● **Aim of the exercise**
What lines below mention the word "estimated"? Copy each one.

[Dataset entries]
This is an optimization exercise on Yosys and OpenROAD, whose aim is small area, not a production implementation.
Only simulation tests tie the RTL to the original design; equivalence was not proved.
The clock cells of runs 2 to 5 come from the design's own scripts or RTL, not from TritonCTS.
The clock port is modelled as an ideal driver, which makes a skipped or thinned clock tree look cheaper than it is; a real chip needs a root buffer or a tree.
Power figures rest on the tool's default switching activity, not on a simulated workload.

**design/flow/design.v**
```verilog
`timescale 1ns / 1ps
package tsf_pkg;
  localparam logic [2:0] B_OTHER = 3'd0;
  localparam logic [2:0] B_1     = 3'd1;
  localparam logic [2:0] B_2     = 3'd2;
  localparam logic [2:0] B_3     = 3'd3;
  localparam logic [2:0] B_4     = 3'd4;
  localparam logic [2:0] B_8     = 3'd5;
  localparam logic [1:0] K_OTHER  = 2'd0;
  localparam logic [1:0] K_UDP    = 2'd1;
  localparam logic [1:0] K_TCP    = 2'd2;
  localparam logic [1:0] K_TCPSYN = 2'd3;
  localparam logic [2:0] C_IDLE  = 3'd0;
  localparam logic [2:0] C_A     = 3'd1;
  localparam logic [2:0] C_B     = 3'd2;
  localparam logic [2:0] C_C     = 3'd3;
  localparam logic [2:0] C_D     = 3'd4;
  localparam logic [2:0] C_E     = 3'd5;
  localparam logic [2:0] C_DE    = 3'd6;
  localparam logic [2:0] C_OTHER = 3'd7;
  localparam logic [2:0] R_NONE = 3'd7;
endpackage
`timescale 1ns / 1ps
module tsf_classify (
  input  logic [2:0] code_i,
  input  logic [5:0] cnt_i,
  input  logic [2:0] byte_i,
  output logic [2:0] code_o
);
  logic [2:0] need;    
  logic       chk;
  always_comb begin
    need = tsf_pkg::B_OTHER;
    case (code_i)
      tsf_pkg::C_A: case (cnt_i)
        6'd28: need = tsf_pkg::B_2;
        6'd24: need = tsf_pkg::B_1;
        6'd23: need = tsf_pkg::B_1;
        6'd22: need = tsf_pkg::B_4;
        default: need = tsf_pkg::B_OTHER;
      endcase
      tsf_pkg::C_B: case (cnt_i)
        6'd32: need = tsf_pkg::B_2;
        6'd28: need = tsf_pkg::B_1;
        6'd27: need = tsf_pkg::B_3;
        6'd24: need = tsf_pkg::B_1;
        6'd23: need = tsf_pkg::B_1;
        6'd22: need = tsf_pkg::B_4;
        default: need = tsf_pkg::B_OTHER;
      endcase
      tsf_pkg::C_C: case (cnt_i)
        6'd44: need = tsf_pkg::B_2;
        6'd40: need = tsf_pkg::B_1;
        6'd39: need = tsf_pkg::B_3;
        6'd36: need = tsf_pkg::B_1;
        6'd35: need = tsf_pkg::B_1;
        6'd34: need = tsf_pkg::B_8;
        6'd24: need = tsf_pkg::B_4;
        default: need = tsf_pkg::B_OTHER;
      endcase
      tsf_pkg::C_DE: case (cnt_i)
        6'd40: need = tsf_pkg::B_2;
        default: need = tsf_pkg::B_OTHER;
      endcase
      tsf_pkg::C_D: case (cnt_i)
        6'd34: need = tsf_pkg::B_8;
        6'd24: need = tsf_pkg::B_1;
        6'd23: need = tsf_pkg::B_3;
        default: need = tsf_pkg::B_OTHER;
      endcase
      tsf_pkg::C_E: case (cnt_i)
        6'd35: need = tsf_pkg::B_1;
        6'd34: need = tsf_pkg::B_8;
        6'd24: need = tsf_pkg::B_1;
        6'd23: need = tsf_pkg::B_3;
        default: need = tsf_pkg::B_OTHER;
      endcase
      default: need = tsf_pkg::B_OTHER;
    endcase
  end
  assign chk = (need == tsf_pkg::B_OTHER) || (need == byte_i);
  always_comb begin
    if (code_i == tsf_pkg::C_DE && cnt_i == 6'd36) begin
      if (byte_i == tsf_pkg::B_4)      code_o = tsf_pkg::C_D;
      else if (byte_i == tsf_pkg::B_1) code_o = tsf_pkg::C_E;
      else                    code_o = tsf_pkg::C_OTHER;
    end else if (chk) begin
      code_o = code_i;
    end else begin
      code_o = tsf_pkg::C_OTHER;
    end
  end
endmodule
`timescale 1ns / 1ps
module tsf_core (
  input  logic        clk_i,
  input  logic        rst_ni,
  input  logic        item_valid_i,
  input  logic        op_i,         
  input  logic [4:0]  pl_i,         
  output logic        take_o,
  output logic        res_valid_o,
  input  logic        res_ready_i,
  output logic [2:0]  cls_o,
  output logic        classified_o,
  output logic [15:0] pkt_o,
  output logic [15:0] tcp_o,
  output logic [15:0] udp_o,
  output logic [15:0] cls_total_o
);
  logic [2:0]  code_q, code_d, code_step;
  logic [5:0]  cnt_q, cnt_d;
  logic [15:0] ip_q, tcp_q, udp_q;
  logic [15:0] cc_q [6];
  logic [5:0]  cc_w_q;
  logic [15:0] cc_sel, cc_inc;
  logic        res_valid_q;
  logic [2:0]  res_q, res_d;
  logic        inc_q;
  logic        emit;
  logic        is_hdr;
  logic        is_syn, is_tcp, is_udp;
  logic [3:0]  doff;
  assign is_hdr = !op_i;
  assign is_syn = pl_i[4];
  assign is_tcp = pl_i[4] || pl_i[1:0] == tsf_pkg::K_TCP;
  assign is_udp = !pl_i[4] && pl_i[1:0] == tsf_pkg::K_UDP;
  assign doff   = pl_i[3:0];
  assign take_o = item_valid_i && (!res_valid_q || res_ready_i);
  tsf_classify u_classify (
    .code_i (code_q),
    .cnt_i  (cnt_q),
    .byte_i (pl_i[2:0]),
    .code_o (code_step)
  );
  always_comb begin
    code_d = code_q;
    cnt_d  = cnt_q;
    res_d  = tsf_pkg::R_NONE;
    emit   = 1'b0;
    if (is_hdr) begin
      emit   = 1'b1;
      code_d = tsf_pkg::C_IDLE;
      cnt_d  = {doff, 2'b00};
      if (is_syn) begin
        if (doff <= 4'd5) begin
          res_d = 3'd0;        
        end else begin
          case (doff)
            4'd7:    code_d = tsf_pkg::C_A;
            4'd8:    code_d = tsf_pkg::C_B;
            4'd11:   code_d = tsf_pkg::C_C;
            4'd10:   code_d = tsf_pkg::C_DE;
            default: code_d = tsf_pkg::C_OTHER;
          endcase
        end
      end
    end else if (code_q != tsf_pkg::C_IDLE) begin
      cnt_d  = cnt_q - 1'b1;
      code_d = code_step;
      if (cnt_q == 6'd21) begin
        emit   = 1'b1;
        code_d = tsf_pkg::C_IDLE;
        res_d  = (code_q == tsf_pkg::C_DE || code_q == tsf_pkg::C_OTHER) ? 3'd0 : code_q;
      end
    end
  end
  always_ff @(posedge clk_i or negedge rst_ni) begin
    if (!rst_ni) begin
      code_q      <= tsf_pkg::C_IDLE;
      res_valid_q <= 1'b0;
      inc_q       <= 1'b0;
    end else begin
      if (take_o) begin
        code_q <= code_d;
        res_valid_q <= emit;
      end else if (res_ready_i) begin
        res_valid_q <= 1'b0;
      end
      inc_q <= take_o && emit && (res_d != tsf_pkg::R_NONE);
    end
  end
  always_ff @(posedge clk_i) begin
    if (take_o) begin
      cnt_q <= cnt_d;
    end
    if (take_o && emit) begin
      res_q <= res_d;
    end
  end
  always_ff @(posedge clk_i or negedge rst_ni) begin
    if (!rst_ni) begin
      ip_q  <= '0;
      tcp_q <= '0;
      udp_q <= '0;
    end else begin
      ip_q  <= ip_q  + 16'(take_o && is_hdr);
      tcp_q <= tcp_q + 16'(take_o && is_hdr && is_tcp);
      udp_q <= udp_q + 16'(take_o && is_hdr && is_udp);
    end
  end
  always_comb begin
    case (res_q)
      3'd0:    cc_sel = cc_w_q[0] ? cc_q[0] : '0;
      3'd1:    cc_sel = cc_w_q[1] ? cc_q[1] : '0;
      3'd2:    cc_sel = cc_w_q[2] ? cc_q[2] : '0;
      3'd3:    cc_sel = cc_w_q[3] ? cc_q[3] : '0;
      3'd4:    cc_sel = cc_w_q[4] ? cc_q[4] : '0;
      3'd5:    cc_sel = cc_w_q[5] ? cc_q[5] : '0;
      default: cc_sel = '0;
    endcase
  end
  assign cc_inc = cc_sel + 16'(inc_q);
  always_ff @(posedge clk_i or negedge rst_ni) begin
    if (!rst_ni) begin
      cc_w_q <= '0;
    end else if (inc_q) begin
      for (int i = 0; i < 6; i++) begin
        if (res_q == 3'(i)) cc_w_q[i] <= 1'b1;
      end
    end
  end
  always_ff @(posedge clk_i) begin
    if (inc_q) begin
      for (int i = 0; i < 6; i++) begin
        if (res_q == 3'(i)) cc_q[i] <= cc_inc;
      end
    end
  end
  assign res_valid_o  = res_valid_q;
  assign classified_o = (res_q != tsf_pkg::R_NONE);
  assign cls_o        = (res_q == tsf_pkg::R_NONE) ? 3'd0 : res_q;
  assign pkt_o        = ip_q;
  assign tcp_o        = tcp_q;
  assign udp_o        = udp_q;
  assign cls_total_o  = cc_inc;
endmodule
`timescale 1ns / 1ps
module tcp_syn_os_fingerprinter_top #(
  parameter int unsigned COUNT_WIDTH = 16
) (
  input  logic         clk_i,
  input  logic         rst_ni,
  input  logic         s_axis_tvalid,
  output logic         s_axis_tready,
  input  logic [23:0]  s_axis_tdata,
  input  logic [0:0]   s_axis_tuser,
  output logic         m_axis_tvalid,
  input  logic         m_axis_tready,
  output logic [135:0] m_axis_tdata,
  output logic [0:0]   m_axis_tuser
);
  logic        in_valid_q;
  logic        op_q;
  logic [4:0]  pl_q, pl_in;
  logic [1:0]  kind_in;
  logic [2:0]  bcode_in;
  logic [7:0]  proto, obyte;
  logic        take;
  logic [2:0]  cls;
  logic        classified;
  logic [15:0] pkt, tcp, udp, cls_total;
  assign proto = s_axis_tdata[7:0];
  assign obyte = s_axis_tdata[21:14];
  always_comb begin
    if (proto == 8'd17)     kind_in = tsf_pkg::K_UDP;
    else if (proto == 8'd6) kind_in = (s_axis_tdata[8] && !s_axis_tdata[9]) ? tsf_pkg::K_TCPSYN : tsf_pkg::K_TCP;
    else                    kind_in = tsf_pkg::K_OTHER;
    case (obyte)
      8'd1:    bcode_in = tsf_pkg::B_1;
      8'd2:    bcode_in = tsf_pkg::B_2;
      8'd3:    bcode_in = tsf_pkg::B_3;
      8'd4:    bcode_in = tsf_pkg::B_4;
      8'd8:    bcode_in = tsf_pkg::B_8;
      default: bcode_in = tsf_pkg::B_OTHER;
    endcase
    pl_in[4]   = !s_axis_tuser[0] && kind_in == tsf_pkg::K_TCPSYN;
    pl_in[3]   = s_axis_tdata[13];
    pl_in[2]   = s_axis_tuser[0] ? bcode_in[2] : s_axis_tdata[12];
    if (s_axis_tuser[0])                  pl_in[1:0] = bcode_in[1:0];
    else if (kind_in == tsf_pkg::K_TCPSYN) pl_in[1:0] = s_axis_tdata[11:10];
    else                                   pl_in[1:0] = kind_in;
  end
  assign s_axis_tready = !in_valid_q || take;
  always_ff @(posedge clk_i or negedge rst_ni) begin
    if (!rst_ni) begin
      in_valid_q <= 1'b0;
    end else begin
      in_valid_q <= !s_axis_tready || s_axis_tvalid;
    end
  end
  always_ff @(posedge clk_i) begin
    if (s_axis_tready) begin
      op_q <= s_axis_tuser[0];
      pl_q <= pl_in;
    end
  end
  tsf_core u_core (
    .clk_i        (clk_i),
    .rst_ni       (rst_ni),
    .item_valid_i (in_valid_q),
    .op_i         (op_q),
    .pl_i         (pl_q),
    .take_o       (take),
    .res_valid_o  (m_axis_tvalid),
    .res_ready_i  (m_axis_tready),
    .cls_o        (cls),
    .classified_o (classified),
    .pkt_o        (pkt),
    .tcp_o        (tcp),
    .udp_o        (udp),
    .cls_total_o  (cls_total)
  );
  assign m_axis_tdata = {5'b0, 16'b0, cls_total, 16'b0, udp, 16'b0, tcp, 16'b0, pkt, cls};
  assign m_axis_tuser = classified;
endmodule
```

--

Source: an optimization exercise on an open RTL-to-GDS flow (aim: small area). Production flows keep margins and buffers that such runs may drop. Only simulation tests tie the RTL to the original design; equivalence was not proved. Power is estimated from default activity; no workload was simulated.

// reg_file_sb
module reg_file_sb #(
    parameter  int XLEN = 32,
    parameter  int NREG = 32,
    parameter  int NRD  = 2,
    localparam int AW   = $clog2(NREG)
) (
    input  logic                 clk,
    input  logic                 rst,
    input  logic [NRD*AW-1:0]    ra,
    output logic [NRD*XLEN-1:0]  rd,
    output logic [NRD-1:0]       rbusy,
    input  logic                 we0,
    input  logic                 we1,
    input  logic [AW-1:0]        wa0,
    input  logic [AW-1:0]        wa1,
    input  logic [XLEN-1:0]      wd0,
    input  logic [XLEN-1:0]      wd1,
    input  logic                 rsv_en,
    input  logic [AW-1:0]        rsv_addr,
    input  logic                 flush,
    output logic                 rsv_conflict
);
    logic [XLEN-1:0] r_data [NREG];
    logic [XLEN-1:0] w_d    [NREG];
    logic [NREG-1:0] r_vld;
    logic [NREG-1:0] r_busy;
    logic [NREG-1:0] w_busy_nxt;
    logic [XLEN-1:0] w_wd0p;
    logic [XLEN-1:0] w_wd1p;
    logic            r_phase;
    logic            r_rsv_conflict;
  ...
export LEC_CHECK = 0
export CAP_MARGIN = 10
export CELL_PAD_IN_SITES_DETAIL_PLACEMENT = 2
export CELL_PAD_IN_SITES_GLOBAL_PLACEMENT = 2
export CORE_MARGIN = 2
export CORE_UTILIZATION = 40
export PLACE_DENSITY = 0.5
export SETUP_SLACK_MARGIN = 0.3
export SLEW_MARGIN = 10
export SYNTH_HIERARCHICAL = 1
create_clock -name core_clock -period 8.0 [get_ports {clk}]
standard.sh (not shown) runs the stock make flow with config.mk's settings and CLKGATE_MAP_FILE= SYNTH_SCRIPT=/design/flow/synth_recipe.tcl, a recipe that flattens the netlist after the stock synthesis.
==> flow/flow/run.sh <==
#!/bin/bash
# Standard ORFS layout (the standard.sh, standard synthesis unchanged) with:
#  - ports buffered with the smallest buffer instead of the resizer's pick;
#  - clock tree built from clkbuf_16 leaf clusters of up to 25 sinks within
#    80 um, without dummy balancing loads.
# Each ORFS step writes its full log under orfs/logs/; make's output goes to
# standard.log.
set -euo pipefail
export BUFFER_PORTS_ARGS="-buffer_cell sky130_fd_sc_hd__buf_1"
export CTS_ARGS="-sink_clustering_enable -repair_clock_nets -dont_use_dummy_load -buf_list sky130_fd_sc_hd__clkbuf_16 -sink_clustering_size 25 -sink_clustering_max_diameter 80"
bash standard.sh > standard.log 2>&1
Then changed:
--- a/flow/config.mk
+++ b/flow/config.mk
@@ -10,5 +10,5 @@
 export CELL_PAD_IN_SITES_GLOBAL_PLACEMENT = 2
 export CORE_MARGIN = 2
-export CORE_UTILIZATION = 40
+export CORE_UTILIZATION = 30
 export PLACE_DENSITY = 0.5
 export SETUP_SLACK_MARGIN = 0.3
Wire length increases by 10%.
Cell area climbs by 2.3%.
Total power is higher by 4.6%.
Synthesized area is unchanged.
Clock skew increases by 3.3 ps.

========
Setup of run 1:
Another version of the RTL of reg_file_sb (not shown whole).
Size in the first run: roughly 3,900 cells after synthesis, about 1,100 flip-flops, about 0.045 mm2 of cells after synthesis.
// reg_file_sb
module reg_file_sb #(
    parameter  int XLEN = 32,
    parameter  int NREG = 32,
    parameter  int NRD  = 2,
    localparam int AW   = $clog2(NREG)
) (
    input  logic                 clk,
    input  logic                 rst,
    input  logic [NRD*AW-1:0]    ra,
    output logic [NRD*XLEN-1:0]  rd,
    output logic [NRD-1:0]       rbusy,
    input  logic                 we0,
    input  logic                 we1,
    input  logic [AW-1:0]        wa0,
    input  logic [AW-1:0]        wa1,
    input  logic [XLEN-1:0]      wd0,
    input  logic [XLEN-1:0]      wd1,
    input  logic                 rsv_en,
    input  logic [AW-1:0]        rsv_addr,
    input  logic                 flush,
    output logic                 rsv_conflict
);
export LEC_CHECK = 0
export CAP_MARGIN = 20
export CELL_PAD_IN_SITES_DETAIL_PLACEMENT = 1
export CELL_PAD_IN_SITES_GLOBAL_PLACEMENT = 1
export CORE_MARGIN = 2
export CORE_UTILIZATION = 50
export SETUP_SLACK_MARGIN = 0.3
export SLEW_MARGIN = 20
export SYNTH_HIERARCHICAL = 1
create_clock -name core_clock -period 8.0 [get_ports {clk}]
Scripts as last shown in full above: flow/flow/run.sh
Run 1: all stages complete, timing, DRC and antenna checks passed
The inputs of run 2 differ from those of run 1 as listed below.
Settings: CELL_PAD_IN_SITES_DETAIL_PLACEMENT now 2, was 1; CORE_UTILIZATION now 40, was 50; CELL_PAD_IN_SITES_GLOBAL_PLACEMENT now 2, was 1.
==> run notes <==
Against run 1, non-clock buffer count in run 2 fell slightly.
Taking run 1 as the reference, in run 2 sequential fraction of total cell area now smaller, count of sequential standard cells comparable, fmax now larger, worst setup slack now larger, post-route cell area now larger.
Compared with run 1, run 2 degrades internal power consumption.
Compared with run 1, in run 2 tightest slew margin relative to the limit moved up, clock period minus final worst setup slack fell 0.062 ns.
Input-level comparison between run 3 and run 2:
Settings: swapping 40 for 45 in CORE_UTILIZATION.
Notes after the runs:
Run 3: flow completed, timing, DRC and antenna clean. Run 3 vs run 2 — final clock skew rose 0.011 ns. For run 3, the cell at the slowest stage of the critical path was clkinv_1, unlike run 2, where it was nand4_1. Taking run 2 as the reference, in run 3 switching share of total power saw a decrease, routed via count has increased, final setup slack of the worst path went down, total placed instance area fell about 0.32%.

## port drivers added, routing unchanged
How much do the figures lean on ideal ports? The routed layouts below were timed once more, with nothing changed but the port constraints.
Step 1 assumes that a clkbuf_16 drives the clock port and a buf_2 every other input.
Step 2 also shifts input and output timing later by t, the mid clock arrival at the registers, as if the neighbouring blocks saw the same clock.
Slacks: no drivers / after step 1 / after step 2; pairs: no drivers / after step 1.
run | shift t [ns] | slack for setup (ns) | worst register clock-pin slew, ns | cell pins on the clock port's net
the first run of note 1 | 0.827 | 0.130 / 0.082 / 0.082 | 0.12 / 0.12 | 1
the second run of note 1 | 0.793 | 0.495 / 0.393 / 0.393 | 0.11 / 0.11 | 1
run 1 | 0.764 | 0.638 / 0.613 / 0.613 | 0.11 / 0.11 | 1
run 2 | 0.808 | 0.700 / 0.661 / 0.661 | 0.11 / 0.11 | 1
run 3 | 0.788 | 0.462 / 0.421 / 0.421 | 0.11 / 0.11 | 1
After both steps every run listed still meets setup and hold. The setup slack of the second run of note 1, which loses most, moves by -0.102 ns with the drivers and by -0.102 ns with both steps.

* * *

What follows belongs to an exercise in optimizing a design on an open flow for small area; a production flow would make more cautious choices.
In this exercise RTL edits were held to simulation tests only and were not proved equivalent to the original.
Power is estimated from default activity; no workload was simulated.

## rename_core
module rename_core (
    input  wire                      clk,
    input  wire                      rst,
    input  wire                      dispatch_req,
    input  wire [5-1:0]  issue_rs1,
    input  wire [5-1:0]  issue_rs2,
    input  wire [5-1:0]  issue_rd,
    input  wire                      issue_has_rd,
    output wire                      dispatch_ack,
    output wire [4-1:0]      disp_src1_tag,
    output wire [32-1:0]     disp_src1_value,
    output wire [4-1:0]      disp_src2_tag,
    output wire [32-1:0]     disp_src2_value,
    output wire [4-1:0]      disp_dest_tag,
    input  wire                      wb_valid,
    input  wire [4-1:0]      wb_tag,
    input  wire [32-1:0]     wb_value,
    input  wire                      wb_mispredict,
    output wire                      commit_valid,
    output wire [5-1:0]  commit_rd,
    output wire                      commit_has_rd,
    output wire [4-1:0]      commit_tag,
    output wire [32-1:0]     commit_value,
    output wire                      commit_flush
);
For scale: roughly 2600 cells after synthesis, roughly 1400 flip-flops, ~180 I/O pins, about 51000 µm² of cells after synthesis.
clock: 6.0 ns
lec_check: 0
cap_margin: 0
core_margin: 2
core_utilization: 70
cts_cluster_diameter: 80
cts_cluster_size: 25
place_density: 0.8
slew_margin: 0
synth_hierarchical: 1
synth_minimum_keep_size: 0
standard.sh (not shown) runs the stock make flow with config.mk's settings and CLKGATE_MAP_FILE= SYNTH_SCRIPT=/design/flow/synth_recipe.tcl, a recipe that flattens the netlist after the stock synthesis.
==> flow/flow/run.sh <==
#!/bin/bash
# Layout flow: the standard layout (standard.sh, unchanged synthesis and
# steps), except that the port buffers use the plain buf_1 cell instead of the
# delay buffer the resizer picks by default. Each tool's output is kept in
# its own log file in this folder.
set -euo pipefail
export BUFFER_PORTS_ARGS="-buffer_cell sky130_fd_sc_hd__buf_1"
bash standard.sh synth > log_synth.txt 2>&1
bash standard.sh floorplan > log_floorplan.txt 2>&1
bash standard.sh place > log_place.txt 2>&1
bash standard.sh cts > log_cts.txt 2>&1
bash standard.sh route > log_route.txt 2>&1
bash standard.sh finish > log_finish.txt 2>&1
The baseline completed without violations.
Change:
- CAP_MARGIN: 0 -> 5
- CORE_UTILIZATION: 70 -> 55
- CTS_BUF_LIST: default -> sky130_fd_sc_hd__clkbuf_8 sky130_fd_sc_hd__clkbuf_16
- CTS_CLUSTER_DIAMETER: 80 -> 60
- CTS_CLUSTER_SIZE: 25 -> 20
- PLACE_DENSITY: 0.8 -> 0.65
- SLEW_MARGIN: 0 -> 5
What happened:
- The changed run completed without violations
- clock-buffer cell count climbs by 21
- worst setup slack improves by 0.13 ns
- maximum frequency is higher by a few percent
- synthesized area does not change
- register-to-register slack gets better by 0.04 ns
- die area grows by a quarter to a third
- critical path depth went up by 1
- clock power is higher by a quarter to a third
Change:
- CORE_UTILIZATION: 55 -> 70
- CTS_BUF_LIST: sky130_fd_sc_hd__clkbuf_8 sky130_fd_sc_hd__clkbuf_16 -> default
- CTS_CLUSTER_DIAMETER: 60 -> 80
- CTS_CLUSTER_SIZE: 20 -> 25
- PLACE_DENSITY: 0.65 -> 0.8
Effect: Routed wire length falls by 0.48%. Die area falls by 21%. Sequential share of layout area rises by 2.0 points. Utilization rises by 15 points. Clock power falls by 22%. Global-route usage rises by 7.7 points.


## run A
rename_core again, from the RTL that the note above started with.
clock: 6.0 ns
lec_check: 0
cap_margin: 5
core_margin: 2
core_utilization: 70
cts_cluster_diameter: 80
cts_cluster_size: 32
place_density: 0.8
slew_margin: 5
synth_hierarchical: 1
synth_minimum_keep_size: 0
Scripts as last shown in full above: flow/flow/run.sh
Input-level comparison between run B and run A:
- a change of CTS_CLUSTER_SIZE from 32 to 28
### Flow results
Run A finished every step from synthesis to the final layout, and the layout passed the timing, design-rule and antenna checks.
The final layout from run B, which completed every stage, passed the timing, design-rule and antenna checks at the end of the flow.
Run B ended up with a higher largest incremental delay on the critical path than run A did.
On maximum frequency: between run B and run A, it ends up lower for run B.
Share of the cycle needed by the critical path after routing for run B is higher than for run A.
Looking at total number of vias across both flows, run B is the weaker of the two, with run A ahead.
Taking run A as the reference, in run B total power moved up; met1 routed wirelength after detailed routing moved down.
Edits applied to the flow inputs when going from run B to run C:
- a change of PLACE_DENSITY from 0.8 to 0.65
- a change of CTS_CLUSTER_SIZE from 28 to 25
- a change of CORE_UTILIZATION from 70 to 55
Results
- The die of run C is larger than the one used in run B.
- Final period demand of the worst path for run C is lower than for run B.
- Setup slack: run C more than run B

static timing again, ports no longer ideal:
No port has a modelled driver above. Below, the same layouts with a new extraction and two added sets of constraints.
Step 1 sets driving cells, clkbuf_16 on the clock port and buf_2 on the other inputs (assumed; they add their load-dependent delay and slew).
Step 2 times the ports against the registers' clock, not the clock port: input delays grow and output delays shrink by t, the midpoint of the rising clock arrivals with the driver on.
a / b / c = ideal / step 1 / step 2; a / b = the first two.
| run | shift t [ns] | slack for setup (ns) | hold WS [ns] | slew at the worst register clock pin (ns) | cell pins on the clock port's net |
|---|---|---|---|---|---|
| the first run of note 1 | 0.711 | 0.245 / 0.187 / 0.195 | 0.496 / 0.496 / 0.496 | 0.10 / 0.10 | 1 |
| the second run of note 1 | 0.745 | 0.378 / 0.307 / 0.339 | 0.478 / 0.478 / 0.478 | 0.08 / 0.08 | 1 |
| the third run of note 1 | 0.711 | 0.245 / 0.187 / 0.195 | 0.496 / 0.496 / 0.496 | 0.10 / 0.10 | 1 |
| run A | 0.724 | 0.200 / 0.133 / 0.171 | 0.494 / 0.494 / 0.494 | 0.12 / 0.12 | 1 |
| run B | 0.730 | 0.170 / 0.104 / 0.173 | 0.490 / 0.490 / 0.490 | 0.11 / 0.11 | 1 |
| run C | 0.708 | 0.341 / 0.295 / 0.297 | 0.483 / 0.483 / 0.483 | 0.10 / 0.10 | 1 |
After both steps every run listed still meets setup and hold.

● **Answer to this task**
Source: an optimization exercise on an open RTL-to-GDS flow (aim: small area). Production flows keep margins and buffers that such runs may drop. Only simulation tests tie the RTL to the original design; equivalence was not proved. Power is estimated from default activity; no workload was simulated.
Power is estimated from default activity; no workload was simulated.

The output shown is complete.